PhD Student Mat Keel has two peer-reviewed articles in the Fall issue of Anthropology of Consciousness, a special issue on the current state of Sacred Plant Medicine
The first paper, “Neuro-plastic Shamanism? Towards a Political Ontology of Whiteness and the Psychedelic Zeitgeist” critically examines the current explosive entry of “magic plants” into financial markets and argues that restoring the originating link between so-called psychedelia and vegetal life, a product of European colonialism, affords a unique perspective on whiteness with potentially significant impacts for decolonial thought and its praxis.

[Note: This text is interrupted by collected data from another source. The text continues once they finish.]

[src/rtl/alu_pkg.sv]
// alu_pkg: CU instruction codes, issue FSM state and code classification shared with the IDU.
package alu_pkg;

  localparam int unsigned CODE_W = 6;
  typedef logic [CODE_W-1:0] cu_code_t;

  localparam cu_code_t OP_BEQ   = 6'd4;
  localparam cu_code_t OP_BNE   = 6'd5;
  localparam cu_code_t OP_BLT   = 6'd6;
  localparam cu_code_t OP_BGE   = 6'd7;
  localparam cu_code_t OP_BLTU  = 6'd8;
  localparam cu_code_t OP_BGEU  = 6'd9;
  localparam cu_code_t OP_ADDI  = 6'd18;
  localparam cu_code_t OP_SLTI  = 6'd19;
  localparam cu_code_t OP_SLTIU = 6'd20;
  localparam cu_code_t OP_XORI  = 6'd21;
  localparam cu_code_t OP_ORI   = 6'd22;
  localparam cu_code_t OP_ANDI  = 6'd23;
  localparam cu_code_t OP_SLLI  = 6'd24;
  localparam cu_code_t OP_SRLI  = 6'd25;
  localparam cu_code_t OP_SRAI  = 6'd26;
  localparam cu_code_t OP_ADD   = 6'd27;
  localparam cu_code_t OP_SUB   = 6'd28;
  localparam cu_code_t OP_SLL   = 6'd29;
  localparam cu_code_t OP_SLT   = 6'd30;
  localparam cu_code_t OP_SLTU  = 6'd31;
  localparam cu_code_t OP_XOR   = 6'd32;
  localparam cu_code_t OP_SRL   = 6'd33;
  localparam cu_code_t OP_SRA   = 6'd34;
  localparam cu_code_t OP_OR    = 6'd35;
  localparam cu_code_t OP_AND   = 6'd36;

  typedef enum logic [1:0] {
    ST_IDLE = 2'd0,
    ST_BUSY = 2'd1,
    ST_RESP = 2'd2
  } issue_state_e;

  function automatic logic is_branch(input cu_code_t code);
    return (code >= OP_BEQ) && (code <= OP_BGEU);
  endfunction

  // SLTIU is decoded by the CU but the ALU has no implementation for it
  function automatic logic is_legal_alu(input cu_code_t code);
    return is_branch(code) || (code == OP_ADDI) || (code == OP_SLTI) ||
           ((code >= OP_XORI) && (code <= OP_AND));
  endfunction

endpackage

[src/rtl/alu_operand_sel.sv]
// alu_operand_sel: operand-2 mux, branch-target adder and code legality, all combinational;
// the issue controller registers these at accept.
module alu_operand_sel
  import alu_pkg::*;
(
  input  logic [CODE_W-1:0] instr_i,
  input  logic [31:0]       rs2_i,
  input  logic [31:0]       imm_i,
  input  logic [31:0]       pc_i,
  input  logic              use_imm_i,
  output logic [31:0]       dat2_o,
  output logic [31:0]       br_target_o,
  output logic              legal_o,
  output logic              branch_o
);

  assign dat2_o      = use_imm_i ? imm_i : rs2_i;
  assign br_target_o = pc_i + imm_i;
  assign legal_o     = is_legal_alu(instr_i);
  assign branch_o    = is_branch(instr_i);

endmodule

[src/rtl/alu_issue_ctrl.sv]
// alu_issue_ctrl: issues one CU operation to the ALU and returns a registered writeback/branch response.
// Optional ALU_ISSUE_TIMEOUT_EN bounds the wait for ALU_ready to TIMEOUT_CYCLES.
//   state   | meaning
//   ST_IDLE | in_ready=1, waiting for in_valid
//   ST_BUSY | dat_ready=1, operands held until ALU_ready
//   ST_RESP | wb_valid=1 for one cycle
module alu_issue_ctrl
  import alu_pkg::*;
#(
  parameter int unsigned TIMEOUT_CYCLES = 16
) (
  input  logic        soc_clk,
  input  logic        reset,
  input  logic        in_valid,
  output logic        in_ready,
  input  logic [5:0]  in_instr,
  input  logic [31:0] in_rs1,
  input  logic [31:0] in_rs2,
  input  logic [31:0] in_imm,
  input  logic [31:0] in_pc,
  input  logic        in_use_imm,
  input  logic [4:0]  in_rd,
  output logic [31:0] ALU_dat1,
  output logic [31:0] ALU_dat2,
  output logic [5:0]  Instruction_to_CU,
  output logic        dat_ready,
  input  logic [31:0] ALU_out,
  input  logic        ALU_ready,
  input  logic        ALU_con_met,
  input  logic        ALU_overflow,
  input  logic        ALU_zero,
  input  logic        ALU_err,
  output logic        wb_valid,
  output logic        wb_we,
  output logic [4:0]  wb_rd,
  output logic [31:0] wb_data,
  output logic        br_valid,
  output logic        br_taken,
  output logic [31:0] br_target,
  output logic        resp_overflow,
  output logic        resp_zero,
  output logic        resp_err
);

  issue_state_e state_q, state_d;
  logic [31:0] dat1_q, dat1_d, dat2_q, dat2_d, br_target_q, br_target_d, wb_data_q, wb_data_d;
  logic [5:0]  instr_q, instr_d;
  logic [4:0]  rd_q, rd_d, wb_rd_q, wb_rd_d;
  logic        dat_ready_q, dat_ready_d, branch_q, branch_d;
  logic        wb_valid_q, wb_valid_d, wb_we_q, wb_we_d, br_valid_q, br_valid_d;
  logic        br_taken_q, br_taken_d, ovf_q, ovf_d, zero_q, zero_d, err_q, err_d;

  logic [31:0] sel_dat2, sel_target;
  logic        sel_legal, sel_branch;

  alu_operand_sel u_sel (
    .instr_i     (in_instr),
    .rs2_i       (in_rs2),
    .imm_i       (in_imm),
    .pc_i        (in_pc),
    .use_imm_i   (in_use_imm),
    .dat2_o      (sel_dat2),
    .br_target_o (sel_target),
    .legal_o     (sel_legal),
    .branch_o    (sel_branch)
  );

`ifdef ALU_ISSUE_TIMEOUT_EN
  localparam int unsigned WAIT_W = (TIMEOUT_CYCLES > 1) ? $clog2(TIMEOUT_CYCLES) : 1;
  localparam logic [WAIT_W-1:0] WAIT_LAST = WAIT_W'(TIMEOUT_CYCLES - 1);
  logic [WAIT_W-1:0] wait_q, wait_d;
`else
  logic unused_timeout;
  assign unused_timeout = |TIMEOUT_CYCLES;
`endif

  always_comb begin
    state_d     = state_q;
    dat1_d      = dat1_q;
    dat2_d      = dat2_q;
    instr_d     = instr_q;
    rd_d        = rd_q;
    branch_d    = branch_q;
    br_target_d = br_target_q;
    dat_ready_d = dat_ready_q;
    wb_valid_d  = 1'b0;
    wb_we_d     = wb_we_q;
    wb_rd_d     = wb_rd_q;
    wb_data_d   = wb_data_q;
    br_valid_d  = br_valid_q;
    br_taken_d  = br_taken_q;
    ovf_d       = ovf_q;
    zero_d      = zero_q;
    err_d       = err_q;
`ifdef ALU_ISSUE_TIMEOUT_EN
    wait_d      = wait_q;
`endif
    case (state_q)
      ST_IDLE: begin
        if (in_valid) begin
          rd_d        = in_rd;
          branch_d    = sel_branch;
          br_target_d = sel_target;
          if (sel_legal) begin
            dat1_d      = in_rs1;
            dat2_d      = sel_dat2;
            instr_d     = in_instr;
            dat_ready_d = 1'b1;
            state_d     = ST_BUSY;
`ifdef ALU_ISSUE_TIMEOUT_EN
            wait_d      = '0;
`endif
          end else begin
            // illegal code answers immediately; the ALU-facing registers stay untouched
            wb_valid_d = 1'b1;
            wb_we_d    = 1'b0;
            wb_rd_d    = in_rd;
            wb_data_d  = '0;
            br_valid_d = sel_branch;
            br_taken_d = 1'b0;
            ovf_d      = 1'b0;
            zero_d     = 1'b0;
            err_d      = 1'b1;
            state_d    = ST_RESP;
          end
        end
      end
      ST_BUSY: begin
        if (ALU_ready) begin
          dat_ready_d = 1'b0;
          wb_valid_d  = 1'b1;
          wb_we_d     = !branch_q && (rd_q != 5'd0) && !ALU_err;
          wb_rd_d     = rd_q;
          wb_data_d   = ALU_out;
          br_valid_d  = branch_q;
          br_taken_d  = branch_q && ALU_con_met;
          ovf_d       = ALU_overflow;
          zero_d      = ALU_zero;
          err_d       = ALU_err;
          state_d     = ST_RESP;
        end
`ifdef ALU_ISSUE_TIMEOUT_EN
        else if (wait_q == WAIT_LAST) begin
          dat_ready_d = 1'b0;
          wb_valid_d  = 1'b1;
          wb_we_d     = 1'b0;
          wb_rd_d     = rd_q;
          wb_data_d   = '0;
          br_valid_d  = branch_q;
          br_taken_d  = 1'b0;
          ovf_d       = 1'b0;
          zero_d      = 1'b0;
          err_d       = 1'b1;
          state_d     = ST_RESP;
        end else begin
          wait_d = wait_q + WAIT_W'(1);
        end
`endif
      end
      ST_RESP: state_d = ST_IDLE;
      default: state_d = ST_IDLE;
    endcase
  end

  always_ff @(posedge soc_clk) begin
    if (reset) begin
      state_q     <= ST_IDLE;
      dat1_q      <= '0;
      dat2_q      <= '0;
      instr_q     <= '0;
      rd_q        <= '0;
      branch_q    <= 1'b0;
      br_target_q <= '0;
      dat_ready_q <= 1'b0;
      wb_valid_q  <= 1'b0;
      wb_we_q     <= 1'b0;
      wb_rd_q     <= '0;
      wb_data_q   <= '0;
      br_valid_q  <= 1'b0;
      br_taken_q  <= 1'b0;
      ovf_q       <= 1'b0;
      zero_q      <= 1'b0;
      err_q       <= 1'b0;
`ifdef ALU_ISSUE_TIMEOUT_EN
      wait_q      <= '0;
`endif
    end else begin
      state_q     <= state_d;
      dat1_q      <= dat1_d;
      dat2_q      <= dat2_d;
      instr_q     <= instr_d;
      rd_q        <= rd_d;
      branch_q    <= branch_d;
      br_target_q <= br_target_d;
      dat_ready_q <= dat_ready_d;
      wb_valid_q  <= wb_valid_d;
      wb_we_q     <= wb_we_d;
      wb_rd_q     <= wb_rd_d;
      wb_data_q   <= wb_data_d;
      br_valid_q  <= br_valid_d;
      br_taken_q  <= br_taken_d;
      ovf_q       <= ovf_d;
      zero_q      <= zero_d;
      err_q       <= err_d;
`ifdef ALU_ISSUE_TIMEOUT_EN
      wait_q      <= wait_d;
`endif
    end
  end

  assign in_ready          = (state_q == ST_IDLE);
  assign ALU_dat1          = dat1_q;
  assign ALU_dat2          = dat2_q;
  assign Instruction_to_CU = instr_q;
  assign dat_ready         = dat_ready_q;
  assign wb_valid          = wb_valid_q;
  assign wb_we             = wb_we_q;
  assign wb_rd             = wb_rd_q;
  assign wb_data           = wb_data_q;
  assign br_valid          = br_valid_q;
  assign br_taken          = br_taken_q;
  assign br_target         = br_target_q;
  assign resp_overflow     = ovf_q;
  assign resp_zero         = zero_q;
  assign resp_err          = err_q;

endmodule
[config.mk]
export PLATFORM = sky130hd
export DESIGN_NAME = alu_issue_ctrl
export DESIGN_NICKNAME = d
export VERILOG_FILES = /design/src/rtl/alu_pkg.sv /design/src/rtl/alu_operand_sel.sv /design/src/rtl/alu_issue_ctrl.sv
export SDC_FILE = /design/constraint.sdc
export NUM_CORES = 1
export LEC_CHECK = 0
export CAP_MARGIN = 20
export CORE_MARGIN = 3
export CORE_UTILIZATION = 30
export CTS_BUF_LIST = sky130_fd_sc_hd__clkbuf_4 sky130_fd_sc_hd__clkbuf_8
export DETAILED_ROUTE_END_ITERATION = 10
export PLACE_DENSITY_LB_ADDON = 0.08
export SETUP_SLACK_MARGIN = 0.4
export SLEW_MARGIN = 20
export SYNTH_ARGS = -nofsm -noshare
export SYNTH_HDL_FRONTEND = slang
export SYNTH_SLANG_ARGS = --single-unit
[constraint.sdc]
create_clock -name soc_clk -period 3.15 [get_ports soc_clk]
set_clock_uncertainty 0.2 [all_clocks]
set_input_delay 0.7875 -clock soc_clk [delete_from_list [all_inputs] [get_ports soc_clk]]
set_output_delay 0.7875 -clock soc_clk [all_outputs]
set_load 0.01 [all_outputs]
# Yosys cells after proc, flatten, opt, wreduce, memory -nomap -nowiden
# Cells that the tools add are included.
op_classes:
  add_sub_neg: 1
  magnitude_cmp: 4
  eq_ne: 7
  mux: 39
  n_reduce_logical: 18
ops:
  columns: ["operator", "n"]
  rows:
  - ["32-bit two-way mux", 4]
  - ["32-bit case mux with 2 select lines", 1]
  - ["32-bit adder", 1]
  - ["1-bit two-way mux", 18]
  - ["1-bit case mux with 2 select lines", 8]
  - ["5-bit two-way mux", 3]
  - ["6-bit by 5-bit equality test with 1-bit output, second input constant", 2]
  - ["5-bit case mux with 2 select lines", 1]
  - ["4-bit AND reduction", 2]
  - ["6-bit by 3-bit >= comparator with 1-bit output, second input constant", 1]
  - ["6-bit by 5-bit >= comparator with 1-bit output, second input constant", 1]
  - ["6-bit by 4-bit <= comparator with 1-bit output, second input constant", 1]
  - ["6-bit <= comparator, second input constant", 1]
  - ["2-bit two-way mux", 3]
  - ["2-bit inequality test, second input constant", 3]
  - ["1-bit logical AND", 5]
  - ["5-bit nonzero test", 1]
  - ["2-bit case mux with 2 select lines", 1]
  - ["2-bit AND reduction", 2]
  - ["1-bit logical OR", 3]
  - ["3-bit AND reduction", 1]
  - ["2-bit by 1-bit equality test with 1-bit output, second input constant", 1]
  - ["1-bit zero test", 2]
  - ["2-bit zero test", 1]
  - ["2 further kinds", 2]
totals:
  register_bits: 155
  out_inout_bits: 148
  elab_cells: 86

# Depth between registers and ports, before layout
logic_depth:
  word_depth: 8
  mapped_depth: 9
  ltp_nobuf: 9

# Cells and area by module
# From an unflattened synthesis, not the netlist that was laid out.
unflattened:
  cells_unflattened: 971
  hier_area_um2: 7748.7
modules_own_cells:
  columns: ["module", "n_inst", "cells_each", "area_each_um2", "seq_area_each_um2"]
  rows:
  - ["alu_issue_ctrl", 1, 696, 5625.4, 3103.0]
  - ["alu_operand_sel", 1, 275, 2123.3, 0.0]

# Worst setup path before layout
# No wires, ideal clock.
synth_timing:
  kind: "in2reg"
  from: "input in_imm[0]"
  to: "register br_target_q[30] (netlist: br_target[30])"
  setup_time_ps: 122
  t_arrival_ps: 2747
  setup_slack_ps: 81
  path_stages: 9
  path_cell_list: "ha_1 fa_1 a21o_1 a221oi_2 o21bai_2 o211ai_2 nand2_1 and3_1 a221o_1"
synth_between:
  elab_chain_cells: 1
synth_lines:
  columns: ["item", "line", "text"]
  rows:
  - ["from (decl)", "alu_issue_ctrl.sv:19", "input logic [31:0] in_imm,"]
  - ["32-bit adder", "alu_operand_sel.sv:18", "assign br_target_o = pc_i + imm_i;"]
  - ["to (signal assigned)", "alu_issue_ctrl.sv:194", "br_target_q <= br_target_d;"]
  - ["to (decl)", "alu_issue_ctrl.sv:46", "logic [31:0] dat1_q, dat1_d, dat2_q, dat2_d, br_target_q, br_target_d, wb_data_q, wb_data_d;"]
# Every way passes these cells.
# A chain may end at the register's enable or synchronous reset.

# Final worst setup path
layout_timing:
  from: "input in_pc[16]"
  to: "register br_target_q[23] (netlist: br_target[23])"
layout_between:
  elab_chain_cells: 1
layout_lines:
  columns: ["item", "line", "text"]
  rows:
  - ["from (decl)", "alu_issue_ctrl.sv:20", "input logic [31:0] in_pc,"]
  - ["32-bit adder", "alu_operand_sel.sv:18", null]
# Every way passes these cells.

==> impl_metrics.yaml <==
status:
  status: "complete, no violations"
setup_path:
  critPathMaxFanout: 7
  crit_type: "in -> reg"
  worst-r2r-cell-count: 5
  reg2reg_to: "br_target[29]"
  critPathLaunchType: "input pin"
  cp.arrival_ps: 2890
  crit_top_cell: "buf_4"
  end_kind: "register"
  setup.reg_to_reg.worst_slack_ps: 970
  crit_path_top_delay_cell: "clkdlybuf4s50_1"
  critPathMaxStageDelay_ps: 450
  r2r_start: "state_q[1]"
  worstPathRequired_ps: 3340
  worstPathCellList: "clkdlybuf4s50_1 -> ha_4 -> buf_4 -> and2_4 -> nand3_2 -> buf_4 -> a311oi_1 -> a21oi_1 -> xor2_1 -> o21ai_0"
logic_synthesis:
  avgSynthCellArea_um2: 8.039
  synth_seq_area_share: 0.4068
  ys_warn_count: 0
  syn_area_mm2: 0.007629
  synthTopCellsByArea: "dfxtp_1, nand2_1, a21oi_1, ha_1, mux2i_1"
  synth_edf_count: 0
  synth_fp_nets: 1161
  ys_ff_latch: 155
  yosysTopAreaCell: "dfxtp_1"
  synth_cell_types: 64
  synthCells: 949
  synthArstFlopShare: 0
  synth_top_flop_cell: "dfxtp_1"
  yosys.area.top_type_share: 0.4068
finish:
  final_common_cell: "clkdlybuf4s50_1"
  drive_gt1_frac: 0.1556
  final_nets: 1542
  final_cell_mix: "clkdlybuf4s50_1, nand2_1, dfxtp_1"
  nFillCells: 2431
  area_growth_pct: 66.59
  regArea_mm2: 0.003103
  n_antenna_cell: 0
  fin_area_mm2: 0.01271
  multi_input_area_mm2: 0.004624
placed_design:
  place.gp.congestion: 0.8412
  hpwl_mm: 20.17
  place_ws_ps: -449.4
  placed_cell_area_mm2: 0.01190
  io_buffers: 327
floorplan:
  die_h_um: 165.5
  die_area_mm2: 0.02738
  die_x_um: 165.5
  rows: 57
  fp.coreArea_mm2: 0.02468
  io_pins: 328
  start_util: 0.3091
drt:
  drtIter0Drc: 449
  avgViaCountPerCell: 4.843
  drt_wl_total_mm: 27.07
  vias: 8073
  drcViolationCount: 0
  antenna_left: 0
  routedWlPerCell_um: 16.24
  dr.pass1.iters: 4
pwr:
  peakVddDrop_uv: 222.9
  leakage_uw: 0.004837
  p_total_uw: 5283
  cellPowerDensity_mw_per_mm2: 415.7
global_route:
  grt_max_degree: 58
  grt.overflow.total: 0
  grt_pass1_vias: 7715
  antenna_found_initial: 0
  globalRouteTotalUtil: 0.1877
  grt_pass1_wl_mm: 40.84
sta:
  relSlewSlack: 0.5981
  min_period_ps: 2696
  finalCritPeriodShare: 0.8560
  drv_slew: 0
  finalWorstSetupSlack_ps: 453.6
  finalHoldViolations: 0
  grt_setup_unrepaired: "false"
  timing.fmax_mhz: 370.9
  setup_violations: 0
  worst_slew_pin_slew_ps: 601.6
hold_path:
  worstHoldEndpoint: "wb_we"
  hold_depth: 2
  hold_path.startpoint: "wb_we"
  hold_class: "reg -> reg"
cts:
  clk_latency_ps: 440
  htreeDepth: 4
  cts.sinks: 155
  cts_tree: "built"
  clk_path_buf_depth: 2
  cts_buffers: 17
  clkSlewWorstSetupHoldPaths_ps: 110
  clockRootBuffer: "clkbuf_8"
  cts_hold_buf: 0
job:
  maxCapViolations: 0
[per-stage QoR]
stage	std cells	hold WS, ps	util	TNS (ps)
after global routing	1667	269.5	0.5150	0
final	1667	251.2	0.5150	0
after floorplan	949	243.4	-	0
after detailed placement	1630	241.7	0.4823	-7289
after global placement	1630	237.3	0.4823	-5975
after CTS	1663	254.9	0.5039	0
[timing repair]
action,4_1_cts,5_1_grt
setup endpoints to repair,22,18
cloned,0,1
setup buffers,1,3
resized for setup,44,49
pin swaps,18,28
[sequential cells by signal, indices dropped and copies added, names as in the netlist, 2 cells and up]
| signal | count |
|---|---|
| rd_q | 5 |
| ALU_dat2 | 32 |
| wb_rd | 5 |
| state_q | 2 |
| br_target | 32 |
| ALU_dat1 | 32 |
| Instruction_to_CU | 6 |
| wb_data | 32 |
[how the worst max path moves through the flow]
stage / start / cells after the start / slack [ps] / to
floorplan: in_imm[0] / 9 / 220 / br_target[30]
global placement: in_imm[0] / 11 / -430 / br_target[30]
detailed placement: in_imm[0] / 11 / -450 / br_target[30]
CTS: in_pc[0] / 11 / 390 / br_target[30]
global route: in_pc[16] / 11 / 380 / br_target[29]
finish: in_pc[16] / 10 / 450 / br_target[23]
[area by class of cell]
| class | instances | area share |
|---|---|---|
| flip-flops and latches | 155 | 0.2442 |
| inverters | 8 | 0.002363 |
| clock buffers | 18 | 0.01900 |
| multi-input cells | 715 | 0.3639 |
| repair buffers | 433 | 0.3283 |
| clock inverters | 14 | 0.01034 |
| well taps | 324 | 0.03190 |
[routing by layer]
| metal | share of wire | vias up | GRT usage |
|---|---|---|---|
| met5 | 0 | - | 0 |
| met4 | 0.011 | 0 | 0.04612 |
| met3 | 0.089 | 20 | 0.06735 |
| met2 | 0.46 | 235 | 0.3079 |
| met1 | 0.44 | 3703 | 0.2354 |
| li1 | - | 4115 | - |
[power breakdown]
group,leakage (uW),switching (uW),internal [uW]
Combinational,0.00338,767,871
Clock,0.000187,889,590
Sequential,0.00127,72.9,2090
[kinds of logic (layout without fill, tap and decap cells)]
group,Yosys count,after routing,synth area share
mux,39,39,0.05134
xor+xnor,19,19,0.02181
compound gates,257,257,0.2144
simple gates,368,368,0.2108
flops,155,155,0.4068
fa+ha+maj,32,32,0.05347
buf+inv,79,473,0.04150
[cells in the mapped netlist (all sizes together) (2+ instances only)]
master / instances
a211oi: 45
a21boi: 3
a21o: 13
a21oi: 130
a311oi: 3
a31oi: 7
a41oi: 2
and2: 4
and3: 6
buf: 21
clkbuf: 50
dfxtp: 155
ha: 31
inv: 8
mux2i: 38
nand2: 185
nand2b: 4
nand3: 53
nand4: 12
nor2: 74
nor2b: 6
nor3: 8
nor4: 2
nor4b: 2
o2111ai: 2
o211ai: 8
o21a: 2
o21ai: 24
o21bai: 4
o311a: 2
o311ai: 3
o31ai: 2
or2: 2
or4: 8
xnor2: 11
xor2: 8
[critical path, delay by kind of cell]
family | cells | cell delay [ps]
compound gates | 3 | 650
xor+xnor | 1 | 160
fa+ha+maj | 1 | 290
buf+inv | 3 | 750
simple gates | 2 | 250
Note: power is estimated with default switching activity, not from simulation.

The second paper, “Yes We Cannibal Panel Discussion: Reading, Unearthing, and Eating Anthropocentrism with Cesar & Lois” was co-authored with Mat’s wife and collaborator, Liz Lessner (LSU College of Art and Design). The paper grew out of a panel discussion which took place in June 2021 as part of the programming for their experimental art gallery Yes We Cannibal at 1600 Government St. in Baton Rouge.
The panel focused on a show by internationally recognized bio-artist collaborative Cesar & Lois who work with mycelial life and artificial intelligence. It featured a bevy of decorated academic guests including LSU faculty Dr. Chris Barrett (English) and Robyn Reed (Landscape Architecture, recently departed to Los Angeles) among others.
Mat and Liz parse the discussants’ contributions to structure an argument that our collective peak experience of COVID engendered a widespread return to the experience of an original time that has been acquired, standardized and disciplined throughout modernity as borne of the European Enlightenment; its resurgence is closely connected to rethinking the space, nature and ethics of our alliance with vegetal and fungal life, as well as the imperative to be willing to imagine new ways to be human that are based on care and on love as an ontological method.